Le Tribunal des activités économiques de Paris a rendu un jugement le 18 décembre 2025 dans un litige opposant une société d’investissement anglaise à une société de design en liquidation judiciaire. Une société d’investissement avait confié à une société de design une mission d’agencement intérieur, mais un différend financier a conduit à une rupture contractuelle. La demanderesse réclamait la fixation de sa créance au passif de la liquidation et des dommages et intérêts pour inexécution fautive. La question de droit portait sur l’étendue des obligations du mandataire et la recevabilité des demandes reconventionnelles du débiteur dessaisi. Le tribunal a joint deux instances, constaté l’existence d’une créance de 326.027,75 euros et débouté la demanderesse de sa demande de dommages et intérêts.
Sur l’obligation de restitution du mandataire : le rapport d’expertise établit la créance.
Le tribunal applique l’article 1993 du code civil pour fonder l’obligation de reddition de comptes du mandataire. Il retient que “le tribunal constate que RA n’apporte aucun élément justifiant l’accord qui aurait été passé entre les parties” (point 48 du jugement). La valeur de cette solution est de rappeler le caractère strict de l’obligation de restitution pesant sur le mandataire, qui doit prouver l’emploi des fonds. La portée est de renforcer la protection du mandant face à un prestataire qui ne justifie pas de sa gestion, même en l’absence de contestation des résultats de l’expertise.
Sur l’irrecevabilité des demandes reconventionnelles : le dessaisissement du débiteur en liquidation.

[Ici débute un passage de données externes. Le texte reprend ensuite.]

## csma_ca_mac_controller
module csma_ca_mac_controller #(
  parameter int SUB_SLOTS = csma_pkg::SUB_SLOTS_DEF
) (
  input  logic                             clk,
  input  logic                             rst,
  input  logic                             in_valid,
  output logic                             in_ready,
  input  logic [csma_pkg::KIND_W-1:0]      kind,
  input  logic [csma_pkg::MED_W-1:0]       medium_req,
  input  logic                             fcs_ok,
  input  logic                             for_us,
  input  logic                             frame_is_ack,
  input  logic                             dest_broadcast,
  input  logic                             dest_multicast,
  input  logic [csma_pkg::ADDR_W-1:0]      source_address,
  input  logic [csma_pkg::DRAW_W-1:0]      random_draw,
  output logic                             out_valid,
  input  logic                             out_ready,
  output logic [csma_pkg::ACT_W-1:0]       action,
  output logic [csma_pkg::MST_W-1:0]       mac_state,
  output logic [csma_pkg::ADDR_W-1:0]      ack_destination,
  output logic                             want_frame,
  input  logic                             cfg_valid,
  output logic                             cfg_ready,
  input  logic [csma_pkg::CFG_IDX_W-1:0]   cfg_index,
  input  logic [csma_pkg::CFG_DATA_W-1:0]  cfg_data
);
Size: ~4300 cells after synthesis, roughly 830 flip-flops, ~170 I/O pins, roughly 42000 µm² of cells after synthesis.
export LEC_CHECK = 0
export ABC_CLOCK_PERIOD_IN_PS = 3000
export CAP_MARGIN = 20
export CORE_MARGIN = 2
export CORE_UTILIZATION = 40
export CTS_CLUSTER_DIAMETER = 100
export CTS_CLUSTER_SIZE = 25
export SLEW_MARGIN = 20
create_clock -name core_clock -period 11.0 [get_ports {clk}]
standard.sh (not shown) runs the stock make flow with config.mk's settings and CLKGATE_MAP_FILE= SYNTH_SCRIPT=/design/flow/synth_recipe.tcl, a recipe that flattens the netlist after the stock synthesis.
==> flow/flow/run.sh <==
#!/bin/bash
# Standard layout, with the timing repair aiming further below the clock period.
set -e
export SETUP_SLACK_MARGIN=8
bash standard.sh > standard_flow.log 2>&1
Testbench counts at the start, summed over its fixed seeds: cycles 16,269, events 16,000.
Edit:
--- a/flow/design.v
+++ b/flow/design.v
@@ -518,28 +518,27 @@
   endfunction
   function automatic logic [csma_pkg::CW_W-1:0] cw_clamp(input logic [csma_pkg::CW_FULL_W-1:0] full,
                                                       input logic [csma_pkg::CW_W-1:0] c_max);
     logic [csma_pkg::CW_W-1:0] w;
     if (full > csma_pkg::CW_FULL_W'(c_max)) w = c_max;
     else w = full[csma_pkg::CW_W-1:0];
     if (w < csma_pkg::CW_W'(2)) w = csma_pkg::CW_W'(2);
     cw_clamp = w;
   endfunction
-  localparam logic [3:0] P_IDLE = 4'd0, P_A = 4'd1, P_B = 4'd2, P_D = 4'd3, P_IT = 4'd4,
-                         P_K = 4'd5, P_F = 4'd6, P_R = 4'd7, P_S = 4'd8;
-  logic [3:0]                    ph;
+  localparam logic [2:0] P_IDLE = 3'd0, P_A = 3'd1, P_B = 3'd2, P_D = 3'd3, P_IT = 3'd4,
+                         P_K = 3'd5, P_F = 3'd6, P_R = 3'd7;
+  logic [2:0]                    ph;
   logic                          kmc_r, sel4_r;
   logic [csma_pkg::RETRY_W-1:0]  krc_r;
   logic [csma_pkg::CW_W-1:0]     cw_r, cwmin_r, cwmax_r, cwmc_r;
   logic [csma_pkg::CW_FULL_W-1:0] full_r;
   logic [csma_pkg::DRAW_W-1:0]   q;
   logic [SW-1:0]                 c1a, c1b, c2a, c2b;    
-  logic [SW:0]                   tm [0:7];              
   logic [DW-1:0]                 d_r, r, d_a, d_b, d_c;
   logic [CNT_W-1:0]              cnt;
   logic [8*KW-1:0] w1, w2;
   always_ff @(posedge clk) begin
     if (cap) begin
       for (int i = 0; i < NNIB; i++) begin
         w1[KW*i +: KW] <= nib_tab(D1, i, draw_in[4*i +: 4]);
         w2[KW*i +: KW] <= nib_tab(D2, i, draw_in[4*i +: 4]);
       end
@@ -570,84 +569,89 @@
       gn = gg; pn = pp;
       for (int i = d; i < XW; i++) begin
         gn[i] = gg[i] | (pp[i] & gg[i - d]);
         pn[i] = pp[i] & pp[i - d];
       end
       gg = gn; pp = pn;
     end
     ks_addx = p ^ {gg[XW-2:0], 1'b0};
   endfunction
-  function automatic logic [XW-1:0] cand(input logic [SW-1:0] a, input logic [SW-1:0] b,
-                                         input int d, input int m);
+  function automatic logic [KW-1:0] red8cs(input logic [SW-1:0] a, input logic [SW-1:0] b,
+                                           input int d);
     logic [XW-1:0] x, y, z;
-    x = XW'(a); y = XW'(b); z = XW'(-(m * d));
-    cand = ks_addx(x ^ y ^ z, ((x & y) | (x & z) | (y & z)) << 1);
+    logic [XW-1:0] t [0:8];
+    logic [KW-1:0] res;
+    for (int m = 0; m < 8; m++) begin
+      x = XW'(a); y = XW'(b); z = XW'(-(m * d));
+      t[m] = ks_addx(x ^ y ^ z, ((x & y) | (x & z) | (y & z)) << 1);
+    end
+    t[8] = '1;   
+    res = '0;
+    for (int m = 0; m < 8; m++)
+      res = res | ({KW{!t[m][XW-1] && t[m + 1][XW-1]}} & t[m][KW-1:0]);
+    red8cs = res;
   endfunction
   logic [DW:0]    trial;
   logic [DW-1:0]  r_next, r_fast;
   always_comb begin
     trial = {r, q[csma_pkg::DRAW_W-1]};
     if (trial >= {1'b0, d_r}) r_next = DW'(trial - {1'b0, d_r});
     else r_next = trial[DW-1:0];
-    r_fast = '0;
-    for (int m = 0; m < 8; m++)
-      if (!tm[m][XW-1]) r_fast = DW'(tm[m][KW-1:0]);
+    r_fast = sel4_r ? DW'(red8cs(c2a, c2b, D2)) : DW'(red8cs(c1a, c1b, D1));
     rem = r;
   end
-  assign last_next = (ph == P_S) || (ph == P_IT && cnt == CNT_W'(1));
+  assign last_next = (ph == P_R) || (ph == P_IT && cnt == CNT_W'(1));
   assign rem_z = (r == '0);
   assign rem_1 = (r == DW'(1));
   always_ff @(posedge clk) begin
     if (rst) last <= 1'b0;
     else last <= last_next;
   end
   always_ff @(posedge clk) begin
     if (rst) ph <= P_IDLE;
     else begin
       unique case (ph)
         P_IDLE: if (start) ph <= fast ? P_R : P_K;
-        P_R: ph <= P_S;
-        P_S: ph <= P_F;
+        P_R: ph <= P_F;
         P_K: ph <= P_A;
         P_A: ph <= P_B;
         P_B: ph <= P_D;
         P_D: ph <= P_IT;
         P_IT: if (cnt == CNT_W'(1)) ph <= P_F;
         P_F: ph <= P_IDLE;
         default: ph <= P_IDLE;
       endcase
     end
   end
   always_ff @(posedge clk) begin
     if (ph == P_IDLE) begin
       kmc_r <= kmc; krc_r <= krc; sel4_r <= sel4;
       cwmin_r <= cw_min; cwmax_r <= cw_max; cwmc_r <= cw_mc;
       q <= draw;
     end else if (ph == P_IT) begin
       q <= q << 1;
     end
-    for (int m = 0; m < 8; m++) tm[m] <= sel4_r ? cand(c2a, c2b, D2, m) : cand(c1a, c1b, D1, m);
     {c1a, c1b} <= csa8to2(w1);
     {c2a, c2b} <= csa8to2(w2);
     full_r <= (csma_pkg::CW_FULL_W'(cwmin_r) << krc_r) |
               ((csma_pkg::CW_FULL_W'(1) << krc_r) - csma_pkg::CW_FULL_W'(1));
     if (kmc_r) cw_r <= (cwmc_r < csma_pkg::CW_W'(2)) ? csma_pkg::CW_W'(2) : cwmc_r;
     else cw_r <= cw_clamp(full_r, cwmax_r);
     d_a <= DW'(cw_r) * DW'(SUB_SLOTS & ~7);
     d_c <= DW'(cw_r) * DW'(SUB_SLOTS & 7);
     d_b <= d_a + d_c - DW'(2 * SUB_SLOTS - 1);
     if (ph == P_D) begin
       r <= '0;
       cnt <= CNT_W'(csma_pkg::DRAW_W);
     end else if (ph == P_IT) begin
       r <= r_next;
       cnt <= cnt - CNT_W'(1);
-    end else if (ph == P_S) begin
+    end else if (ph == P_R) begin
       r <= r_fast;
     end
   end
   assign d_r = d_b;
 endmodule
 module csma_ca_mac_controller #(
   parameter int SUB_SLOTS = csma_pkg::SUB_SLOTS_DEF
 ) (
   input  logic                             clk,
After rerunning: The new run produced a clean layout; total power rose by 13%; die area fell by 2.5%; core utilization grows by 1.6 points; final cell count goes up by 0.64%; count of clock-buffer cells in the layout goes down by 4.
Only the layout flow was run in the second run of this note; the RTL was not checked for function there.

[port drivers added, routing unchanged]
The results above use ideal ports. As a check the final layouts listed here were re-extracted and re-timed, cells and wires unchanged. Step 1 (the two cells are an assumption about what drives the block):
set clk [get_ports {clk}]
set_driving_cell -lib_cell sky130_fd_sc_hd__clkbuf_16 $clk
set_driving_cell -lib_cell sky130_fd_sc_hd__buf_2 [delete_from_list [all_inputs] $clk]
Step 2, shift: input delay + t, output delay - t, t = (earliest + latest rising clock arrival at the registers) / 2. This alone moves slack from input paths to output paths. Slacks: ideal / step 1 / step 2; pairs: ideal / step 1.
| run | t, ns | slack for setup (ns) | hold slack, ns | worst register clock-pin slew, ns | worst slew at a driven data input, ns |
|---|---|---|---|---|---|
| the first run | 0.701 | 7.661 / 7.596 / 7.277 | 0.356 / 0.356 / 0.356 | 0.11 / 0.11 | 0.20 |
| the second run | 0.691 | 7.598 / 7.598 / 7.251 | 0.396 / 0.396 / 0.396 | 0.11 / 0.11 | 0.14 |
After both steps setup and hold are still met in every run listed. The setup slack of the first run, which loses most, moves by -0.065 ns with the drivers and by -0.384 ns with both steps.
Background: an optimization exercise with open tools, aiming at small area, a short achievable clock period and few clock cycles per item. Do not read the settings as production practice. In this exercise RTL edits were held to simulation tests only and were not proved equivalent to the original.

run 1:
==> flow/design.v (excerpt) <==
module epoch_seconds_to_civil_date_top (
	input  logic                                clk,
	input  logic                                arst_n,
	input  logic                                in_valid,
	output logic                                in_ready,
	input  logic signed [e2cd_pkg::SECS_W-1:0]  unix_seconds,
	output logic                                out_valid,
	input  logic                                out_ready,
	output logic signed [e2cd_pkg::YEAR_W-1:0]  year,
	output logic [e2cd_pkg::MONTH_W-1:0]        month,
	output logic [e2cd_pkg::DOM_W-1:0]          day_of_month,
	output logic [e2cd_pkg::WDAY_W-1:0]         weekday
);
Settings: LEC_CHECK=0, CAP_MARGIN=20, CORE_MARGIN=2, CORE_UTILIZATION=35, SETUP_SLACK_MARGIN=3.6, SLEW_MARGIN=20; clock period 8.5 ns.
run.sh (not shown) runs the stock make flow with config.mk's settings and CLKGATE_MAP_FILE= SYNTH_SCRIPT=/design/flow/synth_recipe.tcl, a recipe that flattens the netlist after the stock synthesis.
Testbench counts of run 1, summed over its fixed seeds: cycles 32,048, items 32,000.
The following lists how run 2 was set up differently from run 1:
- ABC_AREA newly set to 1
- CORE_UTILIZATION changed from 35 to 55
Comparing run 1 against run 2, there is no change at all in count of input and output buffers. In run 2, the area growth from synthesis to layout came out 7.6 points below the value in run 1. Via count of run 2 exceeds that of run 1 by a little under 10%.
Changes in run 3 relative to run 2:
- changing CORE_UTILIZATION from 55 to 45
- changing SETUP_SLACK_MARGIN from 3.6 to 3.0
Notes after the runs:
Both conditions hold for run 3: the flow ran to the end and the final layout passed the timing, design-rule and antenna checks. In run 3, the clock-buffer cell count came out 5 above the value in run 2. Measured against each other, run 2 and run 3 differ in routed wire length, the lower figure coming from run 3. Looking at run 2 and run 3, the clock tree skew after final layout is a wash.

Le tribunal se fonde sur l’article L.641-9, I du code de commerce pour déclarer irrecevable la demande reconventionnelle de la société débitrice. Il souligne que “seul le liquidateur judiciaire a qualité pour agir, tant en demande qu’en défense, au nom et pour le compte du débiteur” (point 53 du jugement). Le sens de cette solution est de rappeler l’effet automatique du dessaisissement qui prive le débiteur de tout droit d’action patrimoniale. Sa portée est d’écarter toute tentative d’un débiteur en liquidation de contester les créances ou de formuler des prétentions, réservant ce pouvoir exclusif au liquidateur.